Being stuck with your partner might sound like heaven at first, but the reality is that everyone needs their “me” time, and everyone needs their own space. We can all use some relationship advice if we’re going to stick with our partners through the end of this quarantine!
Divorce and break-up rates are at a historical high right now because so many couples don’t know how to coexist when they’re both home all the time. It might sound crazy that quality time with your partner can turn into the end of your relationship, but the stress of financial difficulties, a worldwide pandemic, and the unknown regarding your loved ones’ health and safety will start taking a toll on both of you if you don’t nurture each other in several ways.
Take a look at these excellent pieces of relationship advice for the quarantined couple and strengthen the foundation of your relationship to come out of this quarantine better than ever!
People naturally get tired of other people, even those they love the most. It’s important that you both have a place to escape to when you need some alone time, which can be difficult to negotiate when you’re sharing a space.
If you’re both working from home, work in different rooms so that you have time to miss each other. This is also important for eliminating distractions and keeping each other successful in your respective jobs. Be honest about when you need some alone time, and expect your partner to do the same. Respect each other’s boundaries always!
You’re both under more stress than you realize, which means you both need to dig deep and muster up all the patience you can. Be supportive of each other’s fears and concerns, acknowledge any financial difficulties you’re going through either separately or jointly, and work together to resolve any conflicts that come up so that issues don’t have time to fester and cause tension.
If you start getting on each other’s nerves, remember that this living situation is temporary, and just because you’re stuck together at all times doesn’t mean this is how things are going to stay.
Distract yourselves from your boredom and your fears by starting a new hobby with your partner! You can learn how to paint together, start hiking once or twice a week together, start your own band and write songs together, or just play video games or board games together—whatever you both enjoy and whatever makes you grow closer without overstepping each other’s boundaries!
It’s important that you reserve time to kindle your romance and prevent the magic from disappearing. Having a date night every week will help you two stay connected emotionally and romantically, which is something many couples are struggling with during this quarantine.
It can be as simple as drinking a bottle of wine together and playing a board game or watching a new movie and making popcorn together, or you can be adventurous and go on mini road trips, hike up a small mountain and watch the sunset together, or get dressed up and go out to a fancy restaurant. This practice will also help you both remember what “normal” is like, which will help you remain conscious of the fact that this quarantine situation is only temporary!

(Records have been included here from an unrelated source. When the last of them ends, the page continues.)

**src/rtl/pipo_rr_arbiter_if.sv**
```systemverilog
// Requester/consumer bus of the round-robin PIPO arbiter.
//   req      : per-requester request, bit i = requester i
//   pi       : requester data, requester i at [i*WIDTH +: WIDTH]
//   gnt      : one-hot (or zero) combinational grant
//   po       : registered data word
//   po_valid : po holds an unconsumed word
//   po_src   : index of the requester that wrote po
//   po_ready : consumer accepts po this cycle
// master = requesters + consumer side, slave = arbiter side.
interface pipo_rr_arbiter_if #(
  parameter int unsigned WIDTH = 4,
  parameter int unsigned N     = 4
);
  localparam int unsigned SW = (N > 1) ? $clog2(N) : 1;

  logic [N-1:0]       req;
  logic [N*WIDTH-1:0] pi;
  logic [N-1:0]       gnt;
  logic [WIDTH-1:0]   po;
  logic               po_valid;
  logic [SW-1:0]      po_src;
  logic               po_ready;

  modport master (
    output req, pi, po_ready,
    input  gnt, po, po_valid, po_src
  );

  modport slave (
    input  req, pi, po_ready,
    output gnt, po, po_valid, po_src
  );
endinterface

```
**src/rtl/pipo_rr_arbiter.sv**
```systemverilog
// Round-robin arbiter sharing one WIDTH-bit holding register among N
// requesters; the register feeds a single consumer via valid/ready.
//   clk   : rising-edge clock
//   rst_n : asynchronous active-low reset
//   clr   : synchronous clear (drops valid, resets rotate pointer)
//   bus   : pipo_rr_arbiter_if.slave (req/pi/gnt, po/po_valid/po_src/po_ready)
module pipo_rr_arbiter #(
  parameter int unsigned WIDTH = 4,
  parameter int unsigned N     = 4
) (
  input  logic               clk,
  input  logic               rst_n,
  input  logic               clr,
  pipo_rr_arbiter_if.slave   bus
);

  localparam int unsigned SW = (N > 1) ? $clog2(N) : 1;

  // Holding-register occupancy is the FSM state.
  localparam logic [0:0] ST_EMPTY = 1'b0;
  localparam logic [0:0] ST_FULL  = 1'b1;

  logic [0:0]       state_q, state_d;
  logic [WIDTH-1:0] po_q, po_d;
  logic [SW-1:0]    src_q, src_d;
  logic [SW-1:0]    ptr_q, ptr_d;

  logic             free;
  logic             found;
  logic [SW-1:0]    sel;
  int unsigned      idx;
  logic [N-1:0]     gnt_c;

  // Grant selection: first requester at or after ptr, wrapping at N.
  // Gated by rst_n so no grant is reported while reset is asserted.
  always_comb begin
    gnt_c = '0;
    found = 1'b0;
    sel   = '0;
    idx   = 0;
    free  = (state_q == ST_EMPTY) || bus.po_ready;
    if (rst_n && free && !clr) begin
      for (int unsigned k = 0; k < N; k++) begin
        idx = (32'(ptr_q) + k) % N;
        if (!found && bus.req[SW'(idx)]) begin
          found = 1'b1;
          sel   = SW'(idx);
        end
      end
    end
    if (found) gnt_c[sel] = 1'b1;
  end

  // Next-state: clr beats grant beats consume; otherwise hold.
  always_comb begin
    state_d = state_q;
    po_d    = po_q;
    src_d   = src_q;
    ptr_d   = ptr_q;
    if (clr) begin
      state_d = ST_EMPTY;
      ptr_d   = '0;
    end else if (found) begin
      state_d = ST_FULL;
      po_d    = bus.pi[32'(sel)*WIDTH +: WIDTH];
      src_d   = sel;
      ptr_d   = (32'(sel) == N - 1) ? '0 : sel + SW'(1);
    end else if (state_q == ST_FULL && bus.po_ready) begin
      state_d = ST_EMPTY;
    end
  end

  always_ff @(posedge clk or negedge rst_n) begin
    if (!rst_n) begin
      state_q <= ST_EMPTY;
      po_q    <= '0;
      src_q   <= '0;
      ptr_q   <= '0;
    end else begin
      state_q <= state_d;
      po_q    <= po_d;
      src_q   <= src_d;
      ptr_q   <= ptr_d;
    end
  end

  assign bus.gnt      = gnt_c;
  assign bus.po       = po_q;
  assign bus.po_valid = (state_q == ST_FULL);
  assign bus.po_src   = src_q;

endmodule

```
**src/flat_wrapper.sv**
```systemverilog
// flat-port wrapper written by rule: the top's interface ports become plain ports
module pipo_rr_arbiter_flat 
#(
  parameter int unsigned WIDTH = 4,
  parameter int unsigned N     = 4
)
  (clk, rst_n, clr, bus_req, bus_pi, bus_po_ready, bus_gnt, bus_po, bus_po_valid, bus_po_src);
  pipo_rr_arbiter_if #(.WIDTH(WIDTH), .N(N)) bus_i ();
  input  logic clk;
  input  logic rst_n;
  input  logic clr;
  input wire logic [$bits(bus_i.req)-1:0] bus_req;
  input wire logic [$bits(bus_i.pi)-1:0] bus_pi;
  input wire logic [$bits(bus_i.po_ready)-1:0] bus_po_ready;
  output wire logic [$bits(bus_i.gnt)-1:0] bus_gnt;
  output wire logic [$bits(bus_i.po)-1:0] bus_po;
  output wire logic [$bits(bus_i.po_valid)-1:0] bus_po_valid;
  output wire logic [$bits(bus_i.po_src)-1:0] bus_po_src;
  assign bus_i.req = bus_req;
  assign bus_i.pi = bus_pi;
  assign bus_i.po_ready = bus_po_ready;
  assign bus_gnt = bus_i.gnt;
  assign bus_po = bus_i.po;
  assign bus_po_valid = bus_i.po_valid;
  assign bus_po_src = bus_i.po_src;
  pipo_rr_arbiter #(.WIDTH(WIDTH), .N(N)) u_core (.clk(clk), .rst_n(rst_n), .clr(clr), .bus(bus_i));
endmodule
```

One of the best pieces of relationship advice is that you both need to maintain a healthy give-and-take dynamic, which can be practiced every day by taking turns cooking for each other as well as by cooking together. Relationships are two-person teams, and all teams require teamwork to be successful.
Cooking together is a great way for you and your partner to practice teamwork because you’ll be working together toward a shared goal that benefits both of you—that is, the tastiness of all your home-cooked meals!

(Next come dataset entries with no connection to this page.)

File: config.mk
export PLATFORM = sky130hd
export DESIGN_NAME = endme_mc_core
export DESIGN_NICKNAME = d
export VERILOG_FILES = /design/src/rtl/endme_mc_core.sv
export SDC_FILE = /design/constraint.sdc
export NUM_CORES = 1
export LEC_CHECK = 0
export ABC_AREA = 0
export BUFFER_PORTS_ARGS = -buffer_cell sky130_fd_sc_hd__buf_2
export CAP_MARGIN = 5
export CORE_MARGIN = 10
export CORE_UTILIZATION = 25
export DETAILED_ROUTE_END_ITERATION = 16
export SLEW_MARGIN = 20
export SYNTH_ARGS = -nofsm -noshare
export SYNTH_HDL_FRONTEND = slang
export SYNTH_SLANG_ARGS = --single-unit
File: constraint.sdc
create_clock -name CLK -period 9.7 [get_ports CLK]
set_input_delay 2.425 -clock CLK [delete_from_list [all_inputs] [get_ports CLK]]
set_output_delay 2.425 -clock CLK [all_outputs]
set_load 0.02 [all_outputs]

Just like cooking, doing chores is a necessary task that you should both contribute toward to maintain a health give-and-take dynamic in your relationship. If one of you is physically unable to mow the lawn or do yard work, have the person who does the yard work choose a chore for the other person to do. However, if one of you is still going to work and doing manual labor all day and the other isn’t, then the one who stays at home should handle the bulk of the chores without putting up a fight, otherwise there will eventually be a fight!
You can also do chores together to get them done more quickly, and doing chores together is another great way to practice teamwork. If you’re both working all week long, dedicate a few hours every weekend to do chores together!
This doesn’t mean you should give your partner a free pass for betraying you in some unforgivable way; it merely means you should both let go of the little things that would normally upset you but that wouldn’t keep you upset for very long. A couple examples are forgetting to take out the trash, being asked several times to do something that’s already expected of you, saying an insensitive comment unintentionally, or anything else that isn’t a serious issue but can really get on your nerves. Look for reasons to forgive each other’s shortcomings and help each other grow by giving constructive feedback and helping each other when something doesn’t get done!
This also means you should avoid looking for reasons to argue and nitpick at each other. If you are your partner have opposing political views, you might want to steer clear of heavy political discussions since those issues tend to invoke defensiveness. Instead, talk about subjects you see eye to eye on, and be honest with each other about topics that upset you.